▸ **EXERCISE INSTRUCTIONS**
Write out every line below with no difference at all.
*** DATA FOR PROCESSING Section Begins ***
## src/rtl/pulse_sequencer_if.sv

```systemverilog
// Request/grant bundle between two pattern requesters and the pulse sequencer.
// The requester side drives req/pattern/rep and receives the one-cycle ack.
interface pulse_sequencer_if #(
  parameter int WIDTH = 16,
  parameter int RPT_W = 4
);
  logic             req0;
  logic [WIDTH-1:0] pattern0;
  logic [RPT_W-1:0] rep0;
  logic             req1;
  logic [WIDTH-1:0] pattern1;
  logic [RPT_W-1:0] rep1;
  logic             ack0;
  logic             ack1;

  modport master (
    output req0, pattern0, rep0, req1, pattern1, rep1,
    input  ack0, ack1
  );

  modport slave (
    input  req0, pattern0, rep0, req1, pattern1, rep1,
    output ack0, ack1
  );
endinterface

```

## src/rtl/pulse_sequencer.sv

```systemverilog
// Two-requester round-robin pulse sequencer: plays the granted pattern MSB-first
// rep+1 times back to back, then emits a one-cycle done pulse.
module pulse_sequencer #(
  parameter int WIDTH = 16,
  parameter int RPT_W = 4
) (
  input  logic                clk,
  input  logic                reset_n,
  pulse_sequencer_if.slave    bus,
  output logic                busy,
  output logic                owner,
  output logic                pulse_out,
  output logic                done
);

  localparam int CNT_W = (WIDTH > 1) ? $clog2(WIDTH) : 1;

  typedef enum logic [1:0] {
    IDLE  = 2'd0,
    SHIFT = 2'd1,
    DONE  = 2'd2
  } state_t;

  state_t           state_q, state_d;
  logic [WIDTH-1:0] shift_q, shift_d;
  logic [WIDTH-1:0] pat_q, pat_d;
  logic [CNT_W-1:0] cnt_q, cnt_d;
  logic [RPT_W-1:0] rep_left_q, rep_left_d;
  logic             owner_q, owner_d;
  logic             ack0_q, ack0_d;
  logic             ack1_q, ack1_d;
  logic             grant1;

  always_comb begin
    state_d    = state_q;
    shift_d    = shift_q;
    pat_d      = pat_q;
    cnt_d      = cnt_q;
    rep_left_d = rep_left_q;
    owner_d    = owner_q;
    ack0_d     = 1'b0;
    ack1_d     = 1'b0;
    grant1     = 1'b0;

    case (state_q)
      IDLE: begin
        if (bus.req0 || bus.req1) begin
          // On a tie the requester that was not served last time wins.
          grant1     = bus.req1 && (!bus.req0 || (owner_q == 1'b0));
          state_d    = SHIFT;
          shift_d    = grant1 ? bus.pattern1 : bus.pattern0;
          pat_d      = grant1 ? bus.pattern1 : bus.pattern0;
          rep_left_d = grant1 ? bus.rep1 : bus.rep0;
          cnt_d      = '0;
          owner_d    = grant1;
          ack1_d     = grant1;
          ack0_d     = !grant1;
        end
      end

      SHIFT: begin
        if (cnt_q == CNT_W'(WIDTH - 1)) begin
          cnt_d = '0;
          if (rep_left_q != '0) begin
            // Reload in the same edge so repetitions follow with no gap.
            shift_d    = pat_q;
            rep_left_d = rep_left_q - 1'b1;
          end else begin
            shift_d = shift_q << 1;
            state_d = DONE;
          end
        end else begin
          shift_d = shift_q << 1;
          cnt_d   = cnt_q + 1'b1;
        end
      end

      DONE: begin
        state_d = IDLE;
      end

      default: begin
        state_d = IDLE;
      end
    endcase
  end

  always_ff @(posedge clk or negedge reset_n) begin
    if (!reset_n) begin
      state_q    <= IDLE;
      shift_q    <= '0;
      cnt_q      <= '0;
      rep_left_q <= '0;
      owner_q    <= 1'b1;
      ack0_q     <= 1'b0;
      ack1_q     <= 1'b0;
    end else begin
      state_q    <= state_d;
      shift_q    <= shift_d;
      cnt_q      <= cnt_d;
      rep_left_q <= rep_left_d;
      owner_q    <= owner_d;
      ack0_q     <= ack0_d;
      ack1_q     <= ack1_d;
    end
  end

  // The held pattern is only consumed while SHIFT is active, so it needs no reset.
  always_ff @(posedge clk) begin
    pat_q <= pat_d;
  end

  assign bus.ack0  = ack0_q;
  assign bus.ack1  = ack1_q;
  assign owner     = owner_q;
  assign busy      = (state_q == SHIFT) || (state_q == DONE);
  assign done      = (state_q == DONE);
  assign pulse_out = (state_q == SHIFT) && shift_q[WIDTH-1];

endmodule
```

## src/flat_wrapper.sv

```systemverilog
// flat-port wrapper written by rule: the top's interface ports become plain ports
module pulse_sequencer_flat 
#(
  parameter int WIDTH = 16,
  parameter int RPT_W = 4
)
  (clk, reset_n, busy, owner, pulse_out, done, bus_req0, bus_pattern0, bus_rep0, bus_req1, bus_pattern1, bus_rep1, bus_ack0, bus_ack1);
  pulse_sequencer_if #(.WIDTH(WIDTH), .RPT_W(RPT_W)) bus_i ();
  input  logic clk;
  input  logic reset_n;
  output logic busy;
  output logic owner;
  output logic pulse_out;
  output logic done;
  input wire logic [$bits(bus_i.req0)-1:0] bus_req0;
  input wire logic [$bits(bus_i.pattern0)-1:0] bus_pattern0;
  input wire logic [$bits(bus_i.rep0)-1:0] bus_rep0;
  input wire logic [$bits(bus_i.req1)-1:0] bus_req1;
  input wire logic [$bits(bus_i.pattern1)-1:0] bus_pattern1;
  input wire logic [$bits(bus_i.rep1)-1:0] bus_rep1;
  output wire logic [$bits(bus_i.ack0)-1:0] bus_ack0;
  output wire logic [$bits(bus_i.ack1)-1:0] bus_ack1;
  assign bus_i.req0 = bus_req0;
  assign bus_i.pattern0 = bus_pattern0;
  assign bus_i.rep0 = bus_rep0;
  assign bus_i.req1 = bus_req1;
  assign bus_i.pattern1 = bus_pattern1;
  assign bus_i.rep1 = bus_rep1;
  assign bus_ack0 = bus_i.ack0;
  assign bus_ack1 = bus_i.ack1;
  pulse_sequencer #(.WIDTH(WIDTH), .RPT_W(RPT_W)) u_core (.clk(clk), .reset_n(reset_n), .bus(bus_i), .busy(busy), .owner(owner), .pulse_out(pulse_out), .done(done));
endmodule
```

## config.mk

```make
export PLATFORM = sky130hd
export DESIGN_NAME = pulse_sequencer_flat
export DESIGN_NICKNAME = d
export VERILOG_FILES = /design/src/rtl/pulse_sequencer_if.sv /design/src/rtl/pulse_sequencer.sv /design/src/flat_wrapper.sv
export SDC_FILE = /design/constraint.sdc
export NUM_CORES = 1
export LEC_CHECK = 0
export CAP_MARGIN = 20
export CORE_MARGIN = 2
export CORE_UTILIZATION = 30
export CTS_CLUSTER_DIAMETER = 100
export DETAILED_ROUTE_END_ITERATION = 10
export SLEW_MARGIN = 20
export SYNTH_ARGS = -nofsm -noshare
export SYNTH_HDL_FRONTEND = slang
export SYNTH_SLANG_ARGS = --single-unit
```

## constraint.sdc

```tcl
create_clock -name clk -period 1.5 [get_ports clk]
set_input_delay 0.3 -clock clk [delete_from_list [all_inputs] [get_ports clk]]
set_output_delay 0.3 -clock clk [all_outputs]
set_load 0.03 [all_outputs]
```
*** DATA FOR PROCESSING Section Ends ***
▸ **EXERCISE SOLUTION**
## src/rtl/pulse_sequencer_if.sv

```systemverilog
// Request/grant bundle between two pattern requesters and the pulse sequencer.
// The requester side drives req/pattern/rep and receives the one-cycle ack.
interface pulse_sequencer_if #(
  parameter int WIDTH = 16,
  parameter int RPT_W = 4
);
  logic             req0;
  logic [WIDTH-1:0] pattern0;
  logic [RPT_W-1:0] rep0;
  logic             req1;
  logic [WIDTH-1:0] pattern1;
  logic [RPT_W-1:0] rep1;
  logic             ack0;
  logic             ack1;

  modport master (
    output req0, pattern0, rep0, req1, pattern1, rep1,
    input  ack0, ack1
  );

  modport slave (
    input  req0, pattern0, rep0, req1, pattern1, rep1,
    output ack0, ack1
  );
endinterface

```

## src/rtl/pulse_sequencer.sv

```systemverilog
// Two-requester round-robin pulse sequencer: plays the granted pattern MSB-first
// rep+1 times back to back, then emits a one-cycle done pulse.
module pulse_sequencer #(
  parameter int WIDTH = 16,
  parameter int RPT_W = 4
) (
  input  logic                clk,
  input  logic                reset_n,
  pulse_sequencer_if.slave    bus,
  output logic                busy,
  output logic                owner,
  output logic                pulse_out,
  output logic                done
);

  localparam int CNT_W = (WIDTH > 1) ? $clog2(WIDTH) : 1;

  typedef enum logic [1:0] {
    IDLE  = 2'd0,
    SHIFT = 2'd1,
    DONE  = 2'd2
  } state_t;

  state_t           state_q, state_d;
  logic [WIDTH-1:0] shift_q, shift_d;
  logic [WIDTH-1:0] pat_q, pat_d;
  logic [CNT_W-1:0] cnt_q, cnt_d;
  logic [RPT_W-1:0] rep_left_q, rep_left_d;
  logic             owner_q, owner_d;
  logic             ack0_q, ack0_d;
  logic             ack1_q, ack1_d;
  logic             grant1;

  always_comb begin
    state_d    = state_q;
    shift_d    = shift_q;
    pat_d      = pat_q;
    cnt_d      = cnt_q;
    rep_left_d = rep_left_q;
    owner_d    = owner_q;
    ack0_d     = 1'b0;
    ack1_d     = 1'b0;
    grant1     = 1'b0;

    case (state_q)
      IDLE: begin
        if (bus.req0 || bus.req1) begin
          // On a tie the requester that was not served last time wins.
          grant1     = bus.req1 && (!bus.req0 || (owner_q == 1'b0));
          state_d    = SHIFT;
          shift_d    = grant1 ? bus.pattern1 : bus.pattern0;
          pat_d      = grant1 ? bus.pattern1 : bus.pattern0;
          rep_left_d = grant1 ? bus.rep1 : bus.rep0;
          cnt_d      = '0;
          owner_d    = grant1;
          ack1_d     = grant1;
          ack0_d     = !grant1;
        end
      end

      SHIFT: begin
        if (cnt_q == CNT_W'(WIDTH - 1)) begin
          cnt_d = '0;
          if (rep_left_q != '0) begin
            // Reload in the same edge so repetitions follow with no gap.
            shift_d    = pat_q;
            rep_left_d = rep_left_q - 1'b1;
          end else begin
            shift_d = shift_q << 1;
            state_d = DONE;
          end
        end else begin
          shift_d = shift_q << 1;
          cnt_d   = cnt_q + 1'b1;
        end
      end

      DONE: begin
        state_d = IDLE;
      end

      default: begin
        state_d = IDLE;
      end
    endcase
  end

  always_ff @(posedge clk or negedge reset_n) begin
    if (!reset_n) begin
      state_q    <= IDLE;
      shift_q    <= '0;
      cnt_q      <= '0;
      rep_left_q <= '0;
      owner_q    <= 1'b1;
      ack0_q     <= 1'b0;
      ack1_q     <= 1'b0;
    end else begin
      state_q    <= state_d;
      shift_q    <= shift_d;
      cnt_q      <= cnt_d;
      rep_left_q <= rep_left_d;
      owner_q    <= owner_d;
      ack0_q     <= ack0_d;
      ack1_q     <= ack1_d;
    end
  end

  // The held pattern is only consumed while SHIFT is active, so it needs no reset.
  always_ff @(posedge clk) begin
    pat_q <= pat_d;
  end

  assign bus.ack0  = ack0_q;
  assign bus.ack1  = ack1_q;
  assign owner     = owner_q;
  assign busy      = (state_q == SHIFT) || (state_q == DONE);
  assign done      = (state_q == DONE);
  assign pulse_out = (state_q == SHIFT) && shift_q[WIDTH-1];

endmodule
```

## src/flat_wrapper.sv

```systemverilog
// flat-port wrapper written by rule: the top's interface ports become plain ports
module pulse_sequencer_flat 
#(
  parameter int WIDTH = 16,
  parameter int RPT_W = 4
)
  (clk, reset_n, busy, owner, pulse_out, done, bus_req0, bus_pattern0, bus_rep0, bus_req1, bus_pattern1, bus_rep1, bus_ack0, bus_ack1);
  pulse_sequencer_if #(.WIDTH(WIDTH), .RPT_W(RPT_W)) bus_i ();
  input  logic clk;
  input  logic reset_n;
  output logic busy;
  output logic owner;
  output logic pulse_out;
  output logic done;
  input wire logic [$bits(bus_i.req0)-1:0] bus_req0;
  input wire logic [$bits(bus_i.pattern0)-1:0] bus_pattern0;
  input wire logic [$bits(bus_i.rep0)-1:0] bus_rep0;
  input wire logic [$bits(bus_i.req1)-1:0] bus_req1;
  input wire logic [$bits(bus_i.pattern1)-1:0] bus_pattern1;
  input wire logic [$bits(bus_i.rep1)-1:0] bus_rep1;
  output wire logic [$bits(bus_i.ack0)-1:0] bus_ack0;
  output wire logic [$bits(bus_i.ack1)-1:0] bus_ack1;
  assign bus_i.req0 = bus_req0;
  assign bus_i.pattern0 = bus_pattern0;
  assign bus_i.rep0 = bus_rep0;
  assign bus_i.req1 = bus_req1;
  assign bus_i.pattern1 = bus_pattern1;
  assign bus_i.rep1 = bus_rep1;
  assign bus_ack0 = bus_i.ack0;
  assign bus_ack1 = bus_i.ack1;
  pulse_sequencer #(.WIDTH(WIDTH), .RPT_W(RPT_W)) u_core (.clk(clk), .reset_n(reset_n), .bus(bus_i), .busy(busy), .owner(owner), .pulse_out(pulse_out), .done(done));
endmodule
```

## config.mk

```make
export PLATFORM = sky130hd
export DESIGN_NAME = pulse_sequencer_flat
export DESIGN_NICKNAME = d
export VERILOG_FILES = /design/src/rtl/pulse_sequencer_if.sv /design/src/rtl/pulse_sequencer.sv /design/src/flat_wrapper.sv
export SDC_FILE = /design/constraint.sdc
export NUM_CORES = 1
export LEC_CHECK = 0
export CAP_MARGIN = 20
export CORE_MARGIN = 2
export CORE_UTILIZATION = 30
export CTS_CLUSTER_DIAMETER = 100
export DETAILED_ROUTE_END_ITERATION = 10
export SLEW_MARGIN = 20
export SYNTH_ARGS = -nofsm -noshare
export SYNTH_HDL_FRONTEND = slang
export SYNTH_SLANG_ARGS = --single-unit
```

## constraint.sdc

```tcl
create_clock -name clk -period 1.5 [get_ports clk]
set_input_delay 0.3 -clock clk [delete_from_list [all_inputs] [get_ports clk]]
set_output_delay 0.3 -clock clk [all_outputs]
set_load 0.03 [all_outputs]
```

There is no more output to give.